WHAT TO WORK ON => Your task is to quote the records from their first line through the line containing "assign ovf_set = push && full && !pop;", with nothing added or left out.

:: EXCERPTED RECORDS

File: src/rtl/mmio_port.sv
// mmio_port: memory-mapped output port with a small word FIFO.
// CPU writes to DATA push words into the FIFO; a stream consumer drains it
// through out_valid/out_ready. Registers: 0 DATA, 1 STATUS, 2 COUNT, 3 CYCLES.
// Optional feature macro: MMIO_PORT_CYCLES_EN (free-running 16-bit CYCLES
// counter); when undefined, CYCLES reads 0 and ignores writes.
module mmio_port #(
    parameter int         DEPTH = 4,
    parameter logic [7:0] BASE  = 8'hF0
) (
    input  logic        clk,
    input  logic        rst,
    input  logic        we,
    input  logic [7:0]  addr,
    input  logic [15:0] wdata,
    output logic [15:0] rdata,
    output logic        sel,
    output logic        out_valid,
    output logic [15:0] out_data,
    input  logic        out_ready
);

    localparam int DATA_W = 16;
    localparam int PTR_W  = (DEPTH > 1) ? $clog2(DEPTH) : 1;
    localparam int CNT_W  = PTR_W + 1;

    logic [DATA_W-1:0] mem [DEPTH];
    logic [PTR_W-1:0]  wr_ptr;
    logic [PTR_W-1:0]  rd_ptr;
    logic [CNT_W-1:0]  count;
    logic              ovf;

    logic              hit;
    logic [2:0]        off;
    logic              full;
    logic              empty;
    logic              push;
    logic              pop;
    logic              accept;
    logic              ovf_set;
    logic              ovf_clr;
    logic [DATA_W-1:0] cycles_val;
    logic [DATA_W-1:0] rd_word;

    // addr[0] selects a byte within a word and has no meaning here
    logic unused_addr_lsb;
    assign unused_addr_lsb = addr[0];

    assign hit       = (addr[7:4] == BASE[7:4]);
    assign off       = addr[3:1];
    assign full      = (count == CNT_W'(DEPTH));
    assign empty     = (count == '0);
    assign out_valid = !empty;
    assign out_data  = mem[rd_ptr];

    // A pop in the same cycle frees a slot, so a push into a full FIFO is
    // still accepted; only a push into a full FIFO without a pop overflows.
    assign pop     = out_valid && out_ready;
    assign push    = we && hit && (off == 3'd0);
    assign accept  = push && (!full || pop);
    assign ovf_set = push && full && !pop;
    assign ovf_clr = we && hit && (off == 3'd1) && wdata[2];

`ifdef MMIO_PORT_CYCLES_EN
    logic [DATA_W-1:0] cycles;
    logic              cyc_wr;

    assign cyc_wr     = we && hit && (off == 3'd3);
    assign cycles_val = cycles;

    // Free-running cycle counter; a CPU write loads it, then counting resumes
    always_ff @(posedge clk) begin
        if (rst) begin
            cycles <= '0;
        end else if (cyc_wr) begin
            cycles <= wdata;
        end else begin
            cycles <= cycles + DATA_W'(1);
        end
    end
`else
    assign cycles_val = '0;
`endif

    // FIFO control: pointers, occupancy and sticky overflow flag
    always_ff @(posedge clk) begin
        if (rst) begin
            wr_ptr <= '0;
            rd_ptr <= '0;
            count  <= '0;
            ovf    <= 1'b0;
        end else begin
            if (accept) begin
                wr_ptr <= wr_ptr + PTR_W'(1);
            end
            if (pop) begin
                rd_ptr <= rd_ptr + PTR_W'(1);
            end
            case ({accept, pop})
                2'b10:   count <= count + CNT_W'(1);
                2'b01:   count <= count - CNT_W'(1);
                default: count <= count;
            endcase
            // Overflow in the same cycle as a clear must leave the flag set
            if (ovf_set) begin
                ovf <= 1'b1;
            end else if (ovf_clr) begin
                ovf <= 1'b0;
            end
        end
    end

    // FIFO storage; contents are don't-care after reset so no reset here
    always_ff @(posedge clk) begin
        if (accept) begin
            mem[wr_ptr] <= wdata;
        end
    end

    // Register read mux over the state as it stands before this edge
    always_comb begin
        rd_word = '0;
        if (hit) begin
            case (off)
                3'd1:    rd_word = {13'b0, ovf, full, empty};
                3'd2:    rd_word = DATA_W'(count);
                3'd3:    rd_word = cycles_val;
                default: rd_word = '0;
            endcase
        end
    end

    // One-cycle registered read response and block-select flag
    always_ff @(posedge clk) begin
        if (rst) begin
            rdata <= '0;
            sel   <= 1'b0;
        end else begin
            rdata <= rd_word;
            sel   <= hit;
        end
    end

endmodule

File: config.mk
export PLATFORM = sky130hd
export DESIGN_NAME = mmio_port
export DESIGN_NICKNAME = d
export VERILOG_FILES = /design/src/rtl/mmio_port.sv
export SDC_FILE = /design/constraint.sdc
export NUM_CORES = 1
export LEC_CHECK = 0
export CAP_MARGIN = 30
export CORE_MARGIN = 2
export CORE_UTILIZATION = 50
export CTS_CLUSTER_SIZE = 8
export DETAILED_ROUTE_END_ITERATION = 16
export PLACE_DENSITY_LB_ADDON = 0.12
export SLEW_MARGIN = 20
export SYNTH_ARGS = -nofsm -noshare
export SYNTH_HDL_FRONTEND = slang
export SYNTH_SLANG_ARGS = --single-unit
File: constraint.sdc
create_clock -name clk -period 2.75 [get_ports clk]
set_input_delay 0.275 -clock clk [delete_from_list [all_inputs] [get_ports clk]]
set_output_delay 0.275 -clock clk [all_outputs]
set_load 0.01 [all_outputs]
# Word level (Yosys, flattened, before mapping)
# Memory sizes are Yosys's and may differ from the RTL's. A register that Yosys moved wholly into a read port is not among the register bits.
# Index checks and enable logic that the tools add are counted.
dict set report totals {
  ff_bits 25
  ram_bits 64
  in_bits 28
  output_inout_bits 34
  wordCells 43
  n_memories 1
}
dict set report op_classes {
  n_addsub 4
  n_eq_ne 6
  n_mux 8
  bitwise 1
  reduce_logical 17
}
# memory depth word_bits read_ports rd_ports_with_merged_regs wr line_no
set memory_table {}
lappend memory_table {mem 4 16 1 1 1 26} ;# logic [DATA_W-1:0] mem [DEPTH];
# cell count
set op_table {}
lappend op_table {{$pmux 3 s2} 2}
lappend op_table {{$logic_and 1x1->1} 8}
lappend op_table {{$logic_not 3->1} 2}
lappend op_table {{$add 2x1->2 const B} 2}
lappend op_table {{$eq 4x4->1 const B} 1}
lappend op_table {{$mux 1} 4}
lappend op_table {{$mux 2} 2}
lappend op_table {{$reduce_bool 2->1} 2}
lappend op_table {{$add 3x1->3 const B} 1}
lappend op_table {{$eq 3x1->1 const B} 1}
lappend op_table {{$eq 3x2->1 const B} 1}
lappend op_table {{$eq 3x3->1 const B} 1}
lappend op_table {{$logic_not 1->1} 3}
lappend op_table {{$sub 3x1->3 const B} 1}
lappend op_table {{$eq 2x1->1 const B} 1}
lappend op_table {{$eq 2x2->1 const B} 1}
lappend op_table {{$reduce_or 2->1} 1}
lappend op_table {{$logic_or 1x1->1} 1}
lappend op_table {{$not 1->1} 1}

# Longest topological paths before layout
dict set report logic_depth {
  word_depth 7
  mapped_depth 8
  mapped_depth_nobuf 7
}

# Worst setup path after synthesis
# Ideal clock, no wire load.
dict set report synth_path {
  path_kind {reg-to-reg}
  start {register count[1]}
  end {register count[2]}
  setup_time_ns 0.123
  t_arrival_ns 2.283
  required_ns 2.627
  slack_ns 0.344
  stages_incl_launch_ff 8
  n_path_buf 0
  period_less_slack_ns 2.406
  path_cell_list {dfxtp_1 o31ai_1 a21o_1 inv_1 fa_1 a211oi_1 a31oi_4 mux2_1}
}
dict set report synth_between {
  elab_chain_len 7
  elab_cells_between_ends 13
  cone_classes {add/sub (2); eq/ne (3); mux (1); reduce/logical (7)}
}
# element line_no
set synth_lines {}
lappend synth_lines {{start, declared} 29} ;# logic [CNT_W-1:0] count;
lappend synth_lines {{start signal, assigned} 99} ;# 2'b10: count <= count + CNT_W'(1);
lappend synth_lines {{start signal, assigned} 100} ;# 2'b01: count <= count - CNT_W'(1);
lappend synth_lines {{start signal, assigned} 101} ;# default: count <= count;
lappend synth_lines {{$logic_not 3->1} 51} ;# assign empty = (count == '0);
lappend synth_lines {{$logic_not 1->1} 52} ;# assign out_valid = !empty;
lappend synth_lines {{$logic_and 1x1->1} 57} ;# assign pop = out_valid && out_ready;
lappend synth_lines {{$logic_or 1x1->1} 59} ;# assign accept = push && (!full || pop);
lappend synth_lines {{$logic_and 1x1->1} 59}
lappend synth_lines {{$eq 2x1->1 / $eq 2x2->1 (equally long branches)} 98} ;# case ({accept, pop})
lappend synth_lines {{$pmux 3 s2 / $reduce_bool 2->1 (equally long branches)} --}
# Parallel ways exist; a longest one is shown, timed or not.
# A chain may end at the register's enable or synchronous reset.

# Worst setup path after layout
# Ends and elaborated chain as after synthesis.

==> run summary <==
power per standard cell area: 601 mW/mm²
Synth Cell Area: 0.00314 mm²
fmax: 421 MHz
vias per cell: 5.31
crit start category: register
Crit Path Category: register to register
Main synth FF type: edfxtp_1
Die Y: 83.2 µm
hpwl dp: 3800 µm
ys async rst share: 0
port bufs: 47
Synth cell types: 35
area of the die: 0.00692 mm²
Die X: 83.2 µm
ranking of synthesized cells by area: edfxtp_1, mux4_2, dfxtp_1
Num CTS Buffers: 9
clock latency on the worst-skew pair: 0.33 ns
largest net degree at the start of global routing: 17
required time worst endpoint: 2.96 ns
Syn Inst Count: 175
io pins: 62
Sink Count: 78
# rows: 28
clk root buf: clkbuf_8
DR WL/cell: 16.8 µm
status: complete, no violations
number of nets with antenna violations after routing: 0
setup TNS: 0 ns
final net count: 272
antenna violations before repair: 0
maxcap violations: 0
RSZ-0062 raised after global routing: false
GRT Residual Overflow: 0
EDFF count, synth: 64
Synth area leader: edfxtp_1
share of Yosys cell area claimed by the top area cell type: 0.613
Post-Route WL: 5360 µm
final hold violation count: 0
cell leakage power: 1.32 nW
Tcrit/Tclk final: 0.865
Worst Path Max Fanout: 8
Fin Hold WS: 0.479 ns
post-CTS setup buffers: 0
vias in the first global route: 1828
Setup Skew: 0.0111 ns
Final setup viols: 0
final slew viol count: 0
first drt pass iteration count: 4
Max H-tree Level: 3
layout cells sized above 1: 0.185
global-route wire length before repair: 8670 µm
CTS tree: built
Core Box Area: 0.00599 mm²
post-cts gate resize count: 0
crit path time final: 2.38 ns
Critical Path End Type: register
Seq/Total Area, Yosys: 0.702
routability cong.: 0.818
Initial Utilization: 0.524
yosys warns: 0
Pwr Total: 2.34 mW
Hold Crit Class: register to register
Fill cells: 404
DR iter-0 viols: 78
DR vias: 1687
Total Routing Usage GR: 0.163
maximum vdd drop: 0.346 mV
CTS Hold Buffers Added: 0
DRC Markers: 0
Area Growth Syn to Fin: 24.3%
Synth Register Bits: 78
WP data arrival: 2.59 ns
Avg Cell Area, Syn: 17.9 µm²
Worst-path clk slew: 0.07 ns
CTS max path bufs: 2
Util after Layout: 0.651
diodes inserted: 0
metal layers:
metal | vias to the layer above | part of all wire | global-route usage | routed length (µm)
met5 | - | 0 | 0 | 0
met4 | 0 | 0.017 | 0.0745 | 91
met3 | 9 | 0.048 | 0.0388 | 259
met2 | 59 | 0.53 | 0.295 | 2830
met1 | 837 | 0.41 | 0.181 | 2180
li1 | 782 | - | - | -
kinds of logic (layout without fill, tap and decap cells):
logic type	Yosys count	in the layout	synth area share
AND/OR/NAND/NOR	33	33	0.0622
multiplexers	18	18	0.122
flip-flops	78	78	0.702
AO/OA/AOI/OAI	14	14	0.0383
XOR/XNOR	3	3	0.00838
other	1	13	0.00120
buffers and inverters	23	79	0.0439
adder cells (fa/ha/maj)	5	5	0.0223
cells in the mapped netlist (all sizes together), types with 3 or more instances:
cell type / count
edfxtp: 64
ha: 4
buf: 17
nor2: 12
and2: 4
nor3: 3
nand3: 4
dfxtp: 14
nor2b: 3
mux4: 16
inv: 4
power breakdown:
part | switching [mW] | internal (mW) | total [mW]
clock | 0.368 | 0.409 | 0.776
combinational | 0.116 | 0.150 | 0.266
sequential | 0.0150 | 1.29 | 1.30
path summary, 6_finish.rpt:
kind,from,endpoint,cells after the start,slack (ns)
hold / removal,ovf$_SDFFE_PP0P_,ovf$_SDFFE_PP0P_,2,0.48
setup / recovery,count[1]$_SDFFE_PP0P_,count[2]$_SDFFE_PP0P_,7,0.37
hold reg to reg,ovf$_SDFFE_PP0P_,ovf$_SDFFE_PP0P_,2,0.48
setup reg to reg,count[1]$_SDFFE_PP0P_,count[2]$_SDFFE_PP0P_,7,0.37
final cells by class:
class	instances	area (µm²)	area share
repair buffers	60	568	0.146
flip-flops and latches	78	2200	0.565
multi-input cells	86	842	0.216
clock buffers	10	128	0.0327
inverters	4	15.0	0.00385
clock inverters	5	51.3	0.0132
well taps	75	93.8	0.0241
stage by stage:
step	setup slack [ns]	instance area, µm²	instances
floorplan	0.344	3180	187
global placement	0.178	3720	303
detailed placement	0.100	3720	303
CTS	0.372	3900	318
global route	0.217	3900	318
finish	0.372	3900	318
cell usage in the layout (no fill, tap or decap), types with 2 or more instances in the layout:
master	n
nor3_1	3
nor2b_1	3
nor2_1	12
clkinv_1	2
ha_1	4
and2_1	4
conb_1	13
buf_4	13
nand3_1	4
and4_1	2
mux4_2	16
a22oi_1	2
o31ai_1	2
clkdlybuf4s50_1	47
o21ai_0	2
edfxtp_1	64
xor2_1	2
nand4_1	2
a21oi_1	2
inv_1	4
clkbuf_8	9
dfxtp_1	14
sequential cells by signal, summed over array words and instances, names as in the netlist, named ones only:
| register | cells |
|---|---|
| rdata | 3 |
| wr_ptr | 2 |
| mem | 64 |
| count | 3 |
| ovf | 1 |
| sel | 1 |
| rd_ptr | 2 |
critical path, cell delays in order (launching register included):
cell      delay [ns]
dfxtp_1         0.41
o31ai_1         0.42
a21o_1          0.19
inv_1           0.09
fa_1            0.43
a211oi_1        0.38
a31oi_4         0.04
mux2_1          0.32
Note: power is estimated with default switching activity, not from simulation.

::::

SOLUTION FOR THIS EXERCISE =>
File: src/rtl/mmio_port.sv
// mmio_port: memory-mapped output port with a small word FIFO.
// CPU writes to DATA push words into the FIFO; a stream consumer drains it
// through out_valid/out_ready. Registers: 0 DATA, 1 STATUS, 2 COUNT, 3 CYCLES.
// Optional feature macro: MMIO_PORT_CYCLES_EN (free-running 16-bit CYCLES
// counter); when undefined, CYCLES reads 0 and ignores writes.
module mmio_port #(
    parameter int         DEPTH = 4,
    parameter logic [7:0] BASE  = 8'hF0
) (
    input  logic        clk,
    input  logic        rst,
    input  logic        we,
    input  logic [7:0]  addr,
    input  logic [15:0] wdata,
    output logic [15:0] rdata,
    output logic        sel,
    output logic        out_valid,
    output logic [15:0] out_data,
    input  logic        out_ready
);

    localparam int DATA_W = 16;
    localparam int PTR_W  = (DEPTH > 1) ? $clog2(DEPTH) : 1;
    localparam int CNT_W  = PTR_W + 1;

    logic [DATA_W-1:0] mem [DEPTH];
    logic [PTR_W-1:0]  wr_ptr;
    logic [PTR_W-1:0]  rd_ptr;
    logic [CNT_W-1:0]  count;
    logic              ovf;

    logic              hit;
    logic [2:0]        off;
    logic              full;
    logic              empty;
    logic              push;
    logic              pop;
    logic              accept;
    logic              ovf_set;
    logic              ovf_clr;
    logic [DATA_W-1:0] cycles_val;
    logic [DATA_W-1:0] rd_word;

    // addr[0] selects a byte within a word and has no meaning here
    logic unused_addr_lsb;
    assign unused_addr_lsb = addr[0];

    assign hit       = (addr[7:4] == BASE[7:4]);
    assign off       = addr[3:1];
    assign full      = (count == CNT_W'(DEPTH));
    assign empty     = (count == '0);
    assign out_valid = !empty;
    assign out_data  = mem[rd_ptr];

    // A pop in the same cycle frees a slot, so a push into a full FIFO is
    // still accepted; only a push into a full FIFO without a pop overflows.
    assign pop     = out_valid && out_ready;
    assign push    = we && hit && (off == 3'd0);
    assign accept  = push && (!full || pop);
    assign ovf_set = push && full && !pop;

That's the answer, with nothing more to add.